TASK DESCRIPTION: Using the data below, please return every line exactly as given.

EXTRACTED INFORMATION:
What follows belongs to an exercise in optimizing a design on an open flow for small area; a production flow would make more cautious choices.
Only simulation tests tie the RTL to the original design; equivalence was not proved.
No driver is modelled on the clock port, so clocking that relies on it looks cheaper here than on a real chip.
No activity file was given, so power comes from the tool's default toggle rates.

==> trial 6: inputs <==
==> flow/design.v <==
package pq_pkg;
    typedef enum logic [1:0] {
        IDLE = 2'b00,
        INS  = 2'b01,
        REM  = 2'b10
    } ctrl_state_t;
endpackage
`timescale 1ns/100ps
module value_router (
    input  logic [32-1:0] slot_key,
    input  logic [32-1:0] carry_n,
    input  logic                  compare_en,
    input  logic                  force_swap,
    output logic                  swap
);
    localparam int HALF = 32 / 2;
    logic ge_lo, ge_hi0, ge_hi1, ge;
    always_comb begin
        ge_lo  = 1'b1;
        ge_hi0 = 1'b0;
        ge_hi1 = 1'b1;
        for (int i = 0; i < HALF; i++) begin
            ge_lo = (slot_key[i] & carry_n[i]) | (ge_lo & (slot_key[i] | carry_n[i]));
        end
        for (int i = HALF; i < 32; i++) begin
            ge_hi0 = (slot_key[i] & carry_n[i]) | (ge_hi0 & (slot_key[i] | carry_n[i]));
            ge_hi1 = (slot_key[i] & carry_n[i]) | (ge_hi1 & (slot_key[i] | carry_n[i]));
        end
        ge = ge_lo ? ge_hi1 : ge_hi0;
    end
    assign swap = force_swap | (compare_en & ~ge);
endmodule
`timescale 1ns/100ps
module queue_bram (
    input  logic                  clk,
    input  logic                  load,
    input  logic [32-1:0] load_data,
    input  logic                  swap,
    output logic [32-1:0] head,
    output logic [32-1:0] carry_n
);
    localparam int RING = 16 - 1;
    logic [32-1:0] ring [RING];
    logic [32-1:0] carry;
    assign head  = ring[0];
    assign carry = ~carry_n;
    always_ff @(posedge clk) begin
        for (int i = 0; i < RING - 1; i++) ring[i] <= ring[i+1];
        ring[RING-1] <= swap ? carry : ring[0];
    end
    logic sel_load, sel_swap, sel_hold;
    assign sel_load = load;
    assign sel_swap = swap;
    assign sel_hold = ~(swap | load);
    always_ff @(posedge clk) begin
        carry_n <= ~(({32{sel_load}} & load_data)
                   | ({32{sel_swap}} & ring[0])
                   | ({32{sel_hold}} & carry));
    end
endmodule
`timescale 1ns/100ps
module queue_controller (
    input  logic       clk,
    input  logic       reset,
    input  logic       insert,
    input  logic       remove,
    output logic       load,
    output logic       compare_en,
    output logic       force_swap,
    output logic       busy,
    output logic       full,
    output logic       empty,
    output logic       data_valid
);
    localparam logic [3:0] S0   = 4'b0001;
    localparam logic [3:0] S14  = 4'b1000;
    localparam logic [3:0] ZERO = 4'b0000;
    logic       st_ins;
    logic       st_alt;
    logic [3:0] ofs;
    logic [3:0] cnt;
    logic       cnt_full;
    logic idle, ins_wait, ins_run, rem;
    logic start_ins, acc_rem, at_head, at_last, at_cnt, active, done;
    logic cnt_last, cnt_zero;
    assign idle     = !st_ins && !st_alt;
    assign ins_wait = st_ins && !st_alt;
    assign ins_run  = st_ins && st_alt;
    assign rem      = !st_ins && st_alt;
    assign full     = cnt_full;
    assign empty    = (cnt == S0);
    assign busy     = !idle;
    assign at_head  = (ofs == S0);
    assign at_last  = (ofs == S14);
    assign at_cnt   = (ofs == cnt);
    assign cnt_last = (cnt == S14);
    assign cnt_zero = (cnt == ZERO);
    assign load     = idle && !full;
    assign start_ins = load && insert;
    assign acc_rem  = idle && remove && !insert && !empty;
    assign data_valid = rem && at_head;
    assign active     = ins_run || (ins_wait && at_head);
    assign done       = active && (at_cnt || at_last);
    assign compare_en = active;
    assign force_swap = (active && at_cnt) || (data_valid && full);
    always_ff @(posedge clk) begin
        if (reset) begin
            st_ins   <= 1'b0;
            st_alt   <= 1'b0;
            ofs      <= S0;
            cnt      <= S0;
            cnt_full <= 1'b0;
        end else begin
            st_ins <= start_ins || (st_ins && !done);
            st_alt <= acc_rem || (rem && !data_valid) || (active && !done);
            ofs <= data_valid ? S0 : {ofs[2:0], ofs[3] ^ ofs[2]};
            if (done) begin
                cnt <= {cnt[2:0], (cnt[3] ^ cnt[2]) && !cnt_last};
                if (cnt_zero) cnt_full <= 1'b1;
            end else if (data_valid) begin
                if (cnt_full) cnt_full <= 1'b0;
                else          cnt <= {(cnt[0] ^ cnt[3]) || cnt_zero, cnt[3:1]};
            end
        end
    end
endmodule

YOUR RESPONSE:
What follows belongs to an exercise in optimizing a design on an open flow for small area; a production flow would make more cautious choices.
Only simulation tests tie the RTL to the original design; equivalence was not proved.
No driver is modelled on the clock port, so clocking that relies on it looks cheaper here than on a real chip.
No activity file was given, so power comes from the tool's default toggle rates.

==> trial 6: inputs <==
==> flow/design.v <==
package pq_pkg;
    typedef enum logic [1:0] {
        IDLE = 2'b00,
        INS  = 2'b01,
        REM  = 2'b10
    } ctrl_state_t;
endpackage
`timescale 1ns/100ps
module value_router (
    input  logic [32-1:0] slot_key,
    input  logic [32-1:0] carry_n,
    input  logic                  compare_en,
    input  logic                  force_swap,
    output logic                  swap
);
    localparam int HALF = 32 / 2;
    logic ge_lo, ge_hi0, ge_hi1, ge;
    always_comb begin
        ge_lo  = 1'b1;
        ge_hi0 = 1'b0;
        ge_hi1 = 1'b1;
        for (int i = 0; i < HALF; i++) begin
            ge_lo = (slot_key[i] & carry_n[i]) | (ge_lo & (slot_key[i] | carry_n[i]));
        end
        for (int i = HALF; i < 32; i++) begin
            ge_hi0 = (slot_key[i] & carry_n[i]) | (ge_hi0 & (slot_key[i] | carry_n[i]));
            ge_hi1 = (slot_key[i] & carry_n[i]) | (ge_hi1 & (slot_key[i] | carry_n[i]));
        end
        ge = ge_lo ? ge_hi1 : ge_hi0;
    end
    assign swap = force_swap | (compare_en & ~ge);
endmodule
`timescale 1ns/100ps
module queue_bram (
    input  logic                  clk,
    input  logic                  load,
    input  logic [32-1:0] load_data,
    input  logic                  swap,
    output logic [32-1:0] head,
    output logic [32-1:0] carry_n
);
    localparam int RING = 16 - 1;
    logic [32-1:0] ring [RING];
    logic [32-1:0] carry;
    assign head  = ring[0];
    assign carry = ~carry_n;
    always_ff @(posedge clk) begin
        for (int i = 0; i < RING - 1; i++) ring[i] <= ring[i+1];
        ring[RING-1] <= swap ? carry : ring[0];
    end
    logic sel_load, sel_swap, sel_hold;
    assign sel_load = load;
    assign sel_swap = swap;
    assign sel_hold = ~(swap | load);
    always_ff @(posedge clk) begin
        carry_n <= ~(({32{sel_load}} & load_data)
                   | ({32{sel_swap}} & ring[0])
                   | ({32{sel_hold}} & carry));
    end
endmodule
`timescale 1ns/100ps
module queue_controller (
    input  logic       clk,
    input  logic       reset,
    input  logic       insert,
    input  logic       remove,
    output logic       load,
    output logic       compare_en,
    output logic       force_swap,
    output logic       busy,
    output logic       full,
    output logic       empty,
    output logic       data_valid
);
    localparam logic [3:0] S0   = 4'b0001;
    localparam logic [3:0] S14  = 4'b1000;
    localparam logic [3:0] ZERO = 4'b0000;
    logic       st_ins;
    logic       st_alt;
    logic [3:0] ofs;
    logic [3:0] cnt;
    logic       cnt_full;
    logic idle, ins_wait, ins_run, rem;
    logic start_ins, acc_rem, at_head, at_last, at_cnt, active, done;
    logic cnt_last, cnt_zero;
    assign idle     = !st_ins && !st_alt;
    assign ins_wait = st_ins && !st_alt;
    assign ins_run  = st_ins && st_alt;
    assign rem      = !st_ins && st_alt;
    assign full     = cnt_full;
    assign empty    = (cnt == S0);
    assign busy     = !idle;
    assign at_head  = (ofs == S0);
    assign at_last  = (ofs == S14);
    assign at_cnt   = (ofs == cnt);
    assign cnt_last = (cnt == S14);
    assign cnt_zero = (cnt == ZERO);
    assign load     = idle && !full;
    assign start_ins = load && insert;
    assign acc_rem  = idle && remove && !insert && !empty;
    assign data_valid = rem && at_head;
    assign active     = ins_run || (ins_wait && at_head);
    assign done       = active && (at_cnt || at_last);
    assign compare_en = active;
    assign force_swap = (active && at_cnt) || (data_valid && full);
    always_ff @(posedge clk) begin
        if (reset) begin
            st_ins   <= 1'b0;
            st_alt   <= 1'b0;
            ofs      <= S0;
            cnt      <= S0;
            cnt_full <= 1'b0;
        end else begin
            st_ins <= start_ins || (st_ins && !done);
            st_alt <= acc_rem || (rem && !data_valid) || (active && !done);
            ofs <= data_valid ? S0 : {ofs[2:0], ofs[3] ^ ofs[2]};
            if (done) begin
                cnt <= {cnt[2:0], (cnt[3] ^ cnt[2]) && !cnt_last};
                if (cnt_zero) cnt_full <= 1'b1;
            end else if (data_valid) begin
                if (cnt_full) cnt_full <= 1'b0;
                else          cnt <= {(cnt[0] ^ cnt[3]) || cnt_zero, cnt[3:1]};
            end
        end
    end
endmodule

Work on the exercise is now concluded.